◆ What you need to do
Please transcribe exactly the lines from the one containing "set_input_delay 0.326 -clock" through the end of the records below, both included, and nothing else.

BEGIN Material for this task

==> config.mk <==
export PLATFORM = sky130hd
export DESIGN_NAME = alu_exec_unit
export DESIGN_NICKNAME = d
export VERILOG_FILES = /design/src/rtl/alu_exec_pkg.sv /design/src/rtl/alu_exec_unit_iter.sv /design/src/rtl/alu_exec_unit.sv
export SDC_FILE = /design/constraint.sdc
export NUM_CORES = 1
export LEC_CHECK = 0
export CORE_ASPECT_RATIO = 2
export CORE_MARGIN = 1
export CORE_UTILIZATION = 35
export DETAILED_ROUTE_END_ITERATION = 8
export GPL_TIMING_DRIVEN = 0
export SLEW_MARGIN = 10
export SYNTH_ARGS = -nofsm -noshare
export SYNTH_HDL_FRONTEND = slang
export SYNTH_SLANG_ARGS = --single-unit
==> constraint.sdc <==
create_clock -name clk -period 3.26 [get_ports clk]
set_input_delay 0.326 -clock clk [delete_from_list [all_inputs] [get_ports clk]]
set_output_delay 0.326 -clock clk [all_outputs]
set_load 0.05 [all_outputs]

END Material for this task

◆ Written reply
set_input_delay 0.326 -clock clk [delete_from_list [all_inputs] [get_ports clk]]
set_output_delay 0.326 -clock clk [all_outputs]
set_load 0.05 [all_outputs]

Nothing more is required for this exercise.